**src/rtl/bus_capture_fifo_if.sv**
```systemverilog
// Bus-capture FIFO interface.
// Groups the tristate-bus sample inputs, the consumer handshake and the status
// outputs of bus_capture_fifo.
//   master : drives DBusBuf/QEna/Strobe/DReady/OvfClr, observes results
//   slave  : the capture FIFO itself
interface bus_capture_fifo_if #(
  parameter int DHiBit   = 7,
  parameter int AddrBits = 2
);
  logic [DHiBit:0]   DBusBuf;
  logic [DHiBit:0]   QEna;
  logic              Strobe;
  logic              DReady;
  logic              OvfClr;
  logic [DHiBit:0]   DOut;
  logic              DPartial;
  logic              DValid;
  logic              Full;
  logic [AddrBits:0] Count;
  logic              Overflow;

  modport master (
    output DBusBuf, QEna, Strobe, DReady, OvfClr,
    input  DOut, DPartial, DValid, Full, Count, Overflow
  );

  modport slave (
    input  DBusBuf, QEna, Strobe, DReady, OvfClr,
    output DOut, DPartial, DValid, Full, Count, Overflow
  );
endinterface

```
**src/rtl/bus_capture_fifo.sv**
```systemverilog
// Bus capture FIFO.
// Samples the inverted, per-bit-enabled register bus on Strobe, restores true
// polarity, zeroes undriven bits, tags words captured under a partial mask and
// queues them in a 2**AddrBits deep first-word-fall-through FIFO.
// Ports:
//   Clk  - rising-edge clock
//   Rst  - synchronous active-low reset
//   bus  - bus_capture_fifo_if.slave: DBusBuf, QEna, Strobe, DReady, OvfClr in;
//          DOut, DPartial, DValid, Full, Count, Overflow out

// One bus bit: undriven bits are forced to 0 so x/z never reaches storage.
module bus_capture_lane (
  input  logic dbus,
  input  logic ena,
  output logic cap
);
  assign cap = ena ? ~dbus : 1'b0;
endmodule

module bus_capture_fifo #(
  parameter int DHiBit   = 7,
  parameter int AddrBits = 2
) (
  input logic              Clk,
  input logic              Rst,
  bus_capture_fifo_if.slave bus
);
  localparam int Depth = 2 ** AddrBits;

  typedef struct packed {
    logic            partial;
    logic [DHiBit:0] data;
  } entry_t;

  entry_t              mem [Depth];
  logic [AddrBits-1:0] wr_ptr, rd_ptr;
  logic [AddrBits:0]   count;
  logic                overflow;
  logic [DHiBit:0]     cap_data;
  logic                full, dvalid, push, pop, drop;

  for (genvar i = 0; i <= DHiBit; i++) begin : g_lane
    bus_capture_lane u_lane (
      .dbus (bus.DBusBuf[i]),
      .ena  (bus.QEna[i]),
      .cap  (cap_data[i])
    );
  end

  assign full   = (count == (AddrBits+1)'(Depth));
  assign dvalid = (count != '0);
  assign pop    = bus.DReady & dvalid;
  // A pop on the same edge frees the slot, so a full FIFO still accepts.
  assign push   = bus.Strobe & (~full | pop);
  assign drop   = bus.Strobe & full & ~pop;

  always_ff @(posedge Clk) begin
    if (!Rst) begin
      wr_ptr   <= '0;
      rd_ptr   <= '0;
      count    <= '0;
      overflow <= 1'b0;
    end else begin
      if (push) wr_ptr <= wr_ptr + 1'b1;
      if (pop)  rd_ptr <= rd_ptr + 1'b1;
      if (push && !pop)      count <= count + 1'b1;
      else if (pop && !push) count <= count - 1'b1;
      // Drop beats clear so a loss on the clearing edge is never hidden.
      if (drop)            overflow <= 1'b1;
      else if (bus.OvfClr) overflow <= 1'b0;
    end
  end

  // Storage needs no reset; the read side is masked while empty.
  always_ff @(posedge Clk) begin
    if (Rst && push) mem[wr_ptr] <= '{partial: ~&bus.QEna, data: cap_data};
  end

  assign bus.DOut     = dvalid ? mem[rd_ptr].data : '0;
  assign bus.DPartial = dvalid & mem[rd_ptr].partial;
  assign bus.DValid   = dvalid;
  assign bus.Full     = full;
  assign bus.Count    = count;
  assign bus.Overflow = overflow;
endmodule

```
**src/flat_wrapper.sv**
```systemverilog
// flat-port wrapper written by rule: the top's interface ports become plain ports
module bus_capture_fifo_flat 
#(
  parameter int DHiBit   = 7,
  parameter int AddrBits = 2
)
  (Clk, Rst, bus_DBusBuf, bus_QEna, bus_Strobe, bus_DReady, bus_OvfClr, bus_DOut, bus_DPartial, bus_DValid, bus_Full, bus_Count, bus_Overflow);
  bus_capture_fifo_if #(.DHiBit(DHiBit), .AddrBits(AddrBits)) bus_i ();
  input logic Clk;
  input logic Rst;
  input wire logic [$bits(bus_i.DBusBuf)-1:0] bus_DBusBuf;
  input wire logic [$bits(bus_i.QEna)-1:0] bus_QEna;
  input wire logic [$bits(bus_i.Strobe)-1:0] bus_Strobe;
  input wire logic [$bits(bus_i.DReady)-1:0] bus_DReady;
  input wire logic [$bits(bus_i.OvfClr)-1:0] bus_OvfClr;
  output wire logic [$bits(bus_i.DOut)-1:0] bus_DOut;
  output wire logic [$bits(bus_i.DPartial)-1:0] bus_DPartial;
  output wire logic [$bits(bus_i.DValid)-1:0] bus_DValid;
  output wire logic [$bits(bus_i.Full)-1:0] bus_Full;
  output wire logic [$bits(bus_i.Count)-1:0] bus_Count;
  output wire logic [$bits(bus_i.Overflow)-1:0] bus_Overflow;
  assign bus_i.DBusBuf = bus_DBusBuf;
  assign bus_i.QEna = bus_QEna;
  assign bus_i.Strobe = bus_Strobe;
  assign bus_i.DReady = bus_DReady;
  assign bus_i.OvfClr = bus_OvfClr;
  assign bus_DOut = bus_i.DOut;
  assign bus_DPartial = bus_i.DPartial;
  assign bus_DValid = bus_i.DValid;
  assign bus_Full = bus_i.Full;
  assign bus_Count = bus_i.Count;
  assign bus_Overflow = bus_i.Overflow;
  bus_capture_fifo #(.DHiBit(DHiBit), .AddrBits(AddrBits)) u_core (.Clk(Clk), .Rst(Rst), .bus(bus_i));
endmodule
```
==> src/rtl/systb_filter_ctrl_pkg.sv <==
// Shared definitions for the systB filter bank and its sequencing controller.
// The fill latency lives here so the bank and controller agree on cascade depth.
package systb_filter_ctrl_pkg;
    localparam int OUTBITS_DEF     = 16;
    localparam int FILL_CYCLES_DEF = 6;
    localparam int CNT_W           = 10;

    typedef enum logic [1:0] {
        IDLE    = 2'd0,
        FILL    = 2'd1,
        RUN     = 2'd2,
        HOLDOFF = 2'd3
    } ctrl_state_t;
endpackage

==> src/rtl/systb_lane_mag_cmp.sv <==
// Per-lane magnitude and strict threshold compare, purely combinational.
// The most negative input maps to 2^(OUTBITS-1) without saturating.
module systb_lane_mag_cmp #(
    parameter int OUTBITS = 16
) (
    input  logic [OUTBITS-1:0] dat,
    input  logic [OUTBITS-1:0] thresh,
    output logic               exceed
);
    logic [OUTBITS-1:0] mag;

    assign mag    = dat[OUTBITS-1] ? ((~dat) + OUTBITS'(1)) : dat;
    assign exceed = (mag > thresh);
endmodule

==> src/rtl/systb_filter_ctrl.sv <==
// Run/idle sequencing, fill blanking and holdoff-gated trigger decision for
// one two-lane systB matched-filter bank.
module systb_filter_ctrl
    import systb_filter_ctrl_pkg::*;
#(
    parameter int                 OUTBITS        = OUTBITS_DEF,
    parameter int                 FILL_CYCLES    = FILL_CYCLES_DEF,
    parameter int                 HOLDOFF_CYCLES = 16,
    parameter logic [OUTBITS-1:0] THRESH_DEFAULT = OUTBITS'(1000)
) (
    input  logic               clk_i,
    input  logic               rst_i,
    input  logic               run_i,
    input  logic [OUTBITS-1:0] thresh_i,
    input  logic               thresh_wr_i,
    input  logic [OUTBITS-1:0] out0_i,
    input  logic [OUTBITS-1:0] out1_i,
    output logic               flush_o,
    output logic               dat_valid_o,
    output logic               thresh_ack_o,
    output logic               trig_o,
    output logic [1:0]         trig_mask_o,
    output logic [15:0]        trig_count_o
);
    localparam int NUM_LANES = 2;

    ctrl_state_t                        state;
    logic [CNT_W-1:0]                   cnt;
    logic [OUTBITS-1:0]                 thresh_act;
    logic [OUTBITS-1:0]                 thresh_pend;
    logic                               pend_vld;
    logic [NUM_LANES-1:0][OUTBITS-1:0]  lane_dat;
    logic [NUM_LANES-1:0]               exceed;
    logic                               apply;
    logic                               fire;

    assign lane_dat = {out1_i, out0_i};

    for (genvar l = 0; l < NUM_LANES; l++) begin : g_lane
        systb_lane_mag_cmp #(.OUTBITS(OUTBITS)) u_cmp (
            .dat    (lane_dat[l]),
            .thresh (thresh_act),
            .exceed (exceed[l])
        );
    end

    // Pending threshold never lands mid-holdoff so a holdoff window is judged
    // against one threshold; a trigger sample always uses the threshold in force.
    assign apply = pend_vld && (state != HOLDOFF);
    assign fire  = (state == RUN) && (|exceed);

    always_ff @(posedge clk_i) begin
        if (rst_i) begin
            state        <= IDLE;
            cnt          <= '0;
            thresh_act   <= THRESH_DEFAULT;
            thresh_pend  <= '0;
            pend_vld     <= 1'b0;
            flush_o      <= 1'b1;
            dat_valid_o  <= 1'b0;
            thresh_ack_o <= 1'b0;
            trig_o       <= 1'b0;
            trig_mask_o  <= '0;
            trig_count_o <= '0;
        end else begin
            trig_o       <= 1'b0;
            trig_mask_o  <= '0;
            thresh_ack_o <= 1'b0;

            if (apply) begin
                thresh_act   <= thresh_pend;
                thresh_ack_o <= 1'b1;
            end
            if (thresh_wr_i) begin
                thresh_pend <= thresh_i;
                pend_vld    <= 1'b1;
            end else if (apply) begin
                pend_vld    <= 1'b0;
            end

            // A trigger decided on the same edge run_i drops still issues.
            if (fire) begin
                trig_o      <= 1'b1;
                trig_mask_o <= exceed;
                if (trig_count_o != 16'hFFFF)
                    trig_count_o <= trig_count_o + 16'd1;
            end

            if (!run_i) begin
                state       <= IDLE;
                flush_o     <= 1'b1;
                dat_valid_o <= 1'b0;
            end else begin
                case (state)
                    IDLE: begin
                        state        <= FILL;
                        cnt          <= CNT_W'(FILL_CYCLES - 1);
                        flush_o      <= 1'b0;
                        trig_count_o <= '0;
                    end
                    FILL: begin
                        if (cnt == '0) begin
                            state       <= RUN;
                            dat_valid_o <= 1'b1;
                        end else begin
                            cnt <= cnt - 1'b1;
                        end
                    end
                    RUN: begin
                        if (fire) begin
                            state <= HOLDOFF;
                            cnt   <= CNT_W'(HOLDOFF_CYCLES - 1);
                        end
                    end
                    HOLDOFF: begin
                        if (cnt == '0) state <= RUN;
                        else           cnt   <= cnt - 1'b1;
                    end
                    default: state <= IDLE;
                endcase
            end
        end
    end
endmodule
==> config.mk <==
export PLATFORM = sky130hd
export DESIGN_NAME = systb_filter_ctrl
export DESIGN_NICKNAME = d
export VERILOG_FILES = /design/src/rtl/systb_filter_ctrl_pkg.sv /design/src/rtl/systb_lane_mag_cmp.sv /design/src/rtl/systb_filter_ctrl.sv
export SDC_FILE = /design/constraint.sdc
export NUM_CORES = 1
export LEC_CHECK = 0
export BUFFER_PORTS_ARGS = -buffer_cell sky130_fd_sc_hd__clkbuf_2
export CORE_ASPECT_RATIO = 0.8
export CORE_UTILIZATION = 58
export CTS_BUF_LIST = sky130_fd_sc_hd__clkbuf_8
export DETAILED_ROUTE_END_ITERATION = 8
export HOLD_SLACK_MARGIN = 0.12
export PLACE_DENSITY = 0.82
export SYNTH_ARGS = -nofsm -noshare
export SYNTH_HDL_FRONTEND = slang
export SYNTH_SLANG_ARGS = --single-unit
==> constraint.sdc <==
create_clock -name clk_i -period 7.1 [get_ports clk_i]
set_input_delay 1.065 -clock clk_i [delete_from_list [all_inputs] [get_ports clk_i]]
set_output_delay 1.065 -clock clk_i [all_outputs]
set_load 0.005 [all_outputs]
# After elaboration in Yosys (flattened, before gate mapping)
# Cells that the tools add are included.
# word_totals
regBits	67
inputBits	52
output_inout_bits	22
# op_classes
n_eq_ne	8
add_sub_neg	4
reduce_logical	12
n_mux	16
n_bitwise	4
magnitude_cmp	2
# op_table
op	n
$mux 16	6
$add 16x1->16 const B	3
$gt 16x16->1	2
$not 16->16	2
$pmux 10 s3	1
$mux 10	2
$ne 16x16->1 const B	1
$logic_not 10->1	1
$sub 10x1->10 const B	1
$reduce_or 2->1	4
$ne 2x2->1 const B	3
$pmux 2 s3	1
$eq 2x2->1 const B	2
$mux 1	4
$mux 2	2
$reduce_and 2->1	2
$reduce_and 3->1	1
$eq 2x1->1 const B	1
$logic_and 1x1->1	2
$logic_not 2->1	1
$ne 2x1->1 const B	1
$not 1->1	2
$reduce_bool 2->1	1

# Depth between registers and ports, before layout
# logic_depth
ltp_word	9
depth_mapped	16
depth_no_buf	15

# By module
# A second synthesis with hierarchy kept.
# unflattened
cells_unflattened	512
area_unflattened_um2	4184.0
# by_module_without_submodules
mod	cells_per_inst	instances	area_each_um2
systb_filter_ctrl	318	1	2767.7
systb_lane_mag_cmp	97	2	708.2

# Least setup slack after synthesis
# No wires, ideal clock.
# synth_path
path_kind	input-to-reg
startpoint	input out0_i[5]
endpoint	register trig_count_o[8]
setup_slack_ns	2.309
n_path_buf	1
required_ns	7.029
arrival_ns	4.720
cell_stages	15
path_cell_list	or4_1 > nor4_1 > nand2b_1 > or2_1 > o41ai_1 > xnor2_1 > ha_1 > nand4_1 > or3_1 > a21o_1 > a311oi_4 > nor2_2 > buf_6 > or4_1 > a21oi_1
# synth_between
elab_chain_cells	9
# synth_rtl
element	line_no	rtl
from (decl)	systb_filter_ctrl.sv:16	input logic [OUTBITS-1:0] out0_i,
$not 16->16	systb_lane_mag_cmp.sv:12	assign mag = dat[OUTBITS-1] ? ((~dat) + OUTBITS'(1)) : dat;
$add 16x1->16	systb_lane_mag_cmp.sv:12	
$mux 16 *	systb_lane_mag_cmp.sv:12	
$gt 16x16->1 *	systb_lane_mag_cmp.sv:13	assign exceed = (mag > thresh);
$reduce_or 2->1 *	systb_filter_ctrl.sv:50	assign fire = (state == RUN) && (|exceed);
$logic_and 1x1->1 *	systb_filter_ctrl.sv:50	
$mux 16 *	systb_filter_ctrl.sv:82	if (fire) begin
$mux 16	systb_filter_ctrl.sv:94	case (state)
$mux 16 *	systb_filter_ctrl.sv:89	if (!run_i) begin
to (signal assigned)	systb_filter_ctrl.sv:86	trig_count_o <= trig_count_o + 16'd1;
to (decl)	systb_filter_ctrl.sv:23	output logic [15:0] trig_count_o
# Every way passes the cells marked *; elsewhere a longest branch is shown, timed or not.
# A chain may end at the register's enable or synchronous reset.

# Worst setup path in the final report
# layout_path
startpoint	input out0_i[5]
endpoint	register trig_count_o[10]
# The elaborated chain is that of the path after synthesis.

==> impl_metrics.yaml <==
run_status:
  outcome: "finished, final reports clean"
clocking:
  cts_post_setup_buffers_inserted: 0
  post_cts_resized: 0
  cts_inserted_buffers: 9
  clk_latency_ns: 0.34
  clk_pin_slew_ns: 0.08
  htree_levels: 3
  clockBufferDepth: 2
  cts_sinks: 67
  cts_tree: "yes"
  cts-root-buf: "clkbuf_8"
  ctsHoldBuffers: 0
placement:
  place_inst: 640
  hpwl_um: 7199
  postPlaceCellArea_um2: 4507
  io_buffers: 73
  gp_congestion: 0.8585
  pre_cts_slack_ns: 1.762
synthesis:
  yosysTopAreaCell: "dfxtp_1"
  syn_inst: 497
  syn_nets: 585
  synth_edf_count: 0
  ys_warn_count: 0
  synth-seq-cells: 67
  avgSynthCellArea_um2: 8.257
  synthTopCellsByArea: "dfxtp_1 (33%), ha_1 (11%), xnor2_1 (5.5%)"
  synthFlopType: "dfxtp_1"
  seq_area_frac_synth_pct: 32.68
  synthArstFlopShare_pct: 0
  yosysUniqueCellTypes: 52
  syn-cell-area_um2: 4104
  yosys.area.top_type_share_pct: 32.68
min_path:
  whs_endpoint: "thresh_act[2]$_SDFFE_PP0P_"
  min_path_cells: 2
  hold_class: "register to register"
  hold_start: "thresh_pend[2]$_SDFFE_PP0P_"
timing:
  clock_skew_ns: 0.01347
  period_needed_ns: 5.017
  drv_slew: 0
  holdWs_ns: 0.4631
  finalCritPeriodShare_pct: 70.67
  hold_viol: 0
  max-slew-margin-rel_pct: 31.19
  finalSetupTns_ns: 0
  worst_pin_slew_ns: 1.032
  rsz0062_at_grt: "no"
  setup_viol: 0
  timing.final.ws_setup_ns: 2.083
  fmax_mhz: 199.3
final_layout:
  final_area_um2: 4713
  nets: 652
  syn_to_final_growth_pct: 14.85
  seqCellArea_um2: 1341
  final_util_pct: 68.73
  final_cells: 656
  fillers: 570
  layout-drive-gt1-share_pct: 16.70
  multiInputGateArea_um2: 2586
  mostFrequentLayoutCell: "clkbuf_2"
  final_cell_mix: "clkbuf_2 (73), dfxtp_1 (67), nand2_1 (57)"
  n_antenna_cell: 0
detailed_routing:
  wl_um: 9468
  antenna_left: 0
  vias: 3816
  dr.pass1.iters: 4
  drt-initial-drc-count: 199
  viasPerCell: 5.817
  routedWlPerCell_um: 14.43
  drc_errors: 0
power:
  vdd_drop_max_uv: 186.0
  leakage_nw: 1.979
  cellPowerDensity_nw_per_um2: 191.2
  power_uw: 901.1
worst_setup_path:
  path_max_fanout: 11
  critPathLaunchType: "primary input"
  ff2ff_path_depth: 9
  critPathRequiredTime_ns: 7.38
  worst_setup_path_end_kind: "register"
  critPathLaunch: "out0_i[5]"
  r2r-start: "thresh_act[14]$_SDFFE_PP0P_"
  crit_type: "primary input to register"
  r2r_setup_slack_ns: 4.26
  critPathArrivalTime_ns: 5.30
  worst_r2r_endpoint: "trig_count_o[10]$_SDFF_PP0_"
run:
  cap_violations: 0
floorplan:
  coreArea_um2: 6858
  rows: 27
  start_util_pct: 59.84
  dieHeight_um: 77.24
  die_x_um: 96.05
  io_pins: 74
  dieArea_um2: 7418
global_route:
  grt-ovfl-total: 0
  antenna_found_initial: 0
  grt_max_degree: 54
  grt_use_total_pct: 26.76
  grt_pass1_wl_um: 15390
  grt_pass1_vias: 3425
critical path, stage by stage:
cell and delay, ns:
clkbuf_2 0.11, or4_1 0.60, nor4_1 0.32, nand2b_1 0.14, or2_1 0.25, o41ai_1 0.32
xnor2_1 0.12, ha_1 0.33, nand4_1 0.17, or3_1 0.41, a21o_1 0.21, a311oi_4 0.42
nor2_2 0.18, or4_1 0.50, a21oi_1 0.14
kinds of logic after synthesis:
group                      synth area share (%)
AOI/OAI and AO/OA                         18.78
xor gates and xnor gates                  6.829
adders and majority gates                 10.98
buffers and inverters                     4.299
DFF                                       32.68
muxes                                     4.421
and+or+nand+nor                           22.01
worst max path at each step:
stage                                       end  depth (start not counted)  slack, ns
finish              trig_count_o[10]$_SDFF_PP0_                         15       2.08
global route        trig_count_o[10]$_SDFF_PP0_                         15       1.84
CTS                 trig_count_o[10]$_SDFF_PP0_                         15       2.15
detailed placement  trig_count_o[10]$_SDFF_PP0_                         15       1.76
global placement    trig_count_o[10]$_SDFF_PP0_                         15       2.00
floorplan            trig_count_o[8]$_SDFF_PP0_                         15       2.31
report_power, final:
group	internal, mW	leakage (nW)	total, mW	switching (mW)
sequential	0.390	0.547	0.401	0.0113
clock	0.167	0.0984	0.329	0.161
combinational	0.0715	1.33	0.171	0.0997
total	0.629	1.98	0.901	0.272
cell type report:
class                           instances  share of cell area, %
Multi-Input combinational cell        385                  54.87
Sequential cell                        67                  28.46
Timing Repair Buffer                   73                  7.752
Clock buffer                            9                  2.628
Tap cell                               87                  2.310
Inverter                               28                  2.230
Clock inverter                          7                  1.752
registers in the layout (all words and copies together), names as in the netlist:
signal / cells
cnt: 10
dat_valid_o: 1
flush_o: 1
pend_vld: 1
state: 2
thresh_ack_o: 1
thresh_act: 16
thresh_pend: 16
trig_count_o: 16
trig_mask_o: 2
trig_o: 1
synth_stat cells (all sizes together) (2+ instances only):
master / n
xnor2: 26
a211o: 6
a211oi: 2
nand2: 57
o31ai: 10
and3: 5
dfxtp: 67
and2: 3
o21ai: 22
a21oi: 38
nand3: 8
xor2: 6
nand4: 9
o41ai: 6
o21a: 3
o211ai: 3
nand2b: 11
nor2b: 4
a21o: 3
nor3b: 2
o311a: 2
o2111ai: 2
clkbuf: 14
ha: 36
nor4bb: 2
nor4: 3
nor3: 11
or4: 8
mux2i: 17
inv: 28
buf: 3
or3: 9
nor2: 49
a31oi: 3
a22oi: 2
or2: 2
a311oi: 5
metal layers:
metal / vias to the layer above / global-route usage [%] / share of wire (%)
met1: 1751 / 37.00 / 48
met3: 17 / 6.845 / 4.8
li1: 1924 / - / -
met5: - / 0 / 0
met4: 0 / 9.851 / 2.0
met2: 124 / 39.65 / 45
Power figures use the tool's default switching activity.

- **Problem to solve**: Collect every line above that contains the word "constraint".

- **Solution below**:
export SDC_FILE = /design/constraint.sdc
==> constraint.sdc <==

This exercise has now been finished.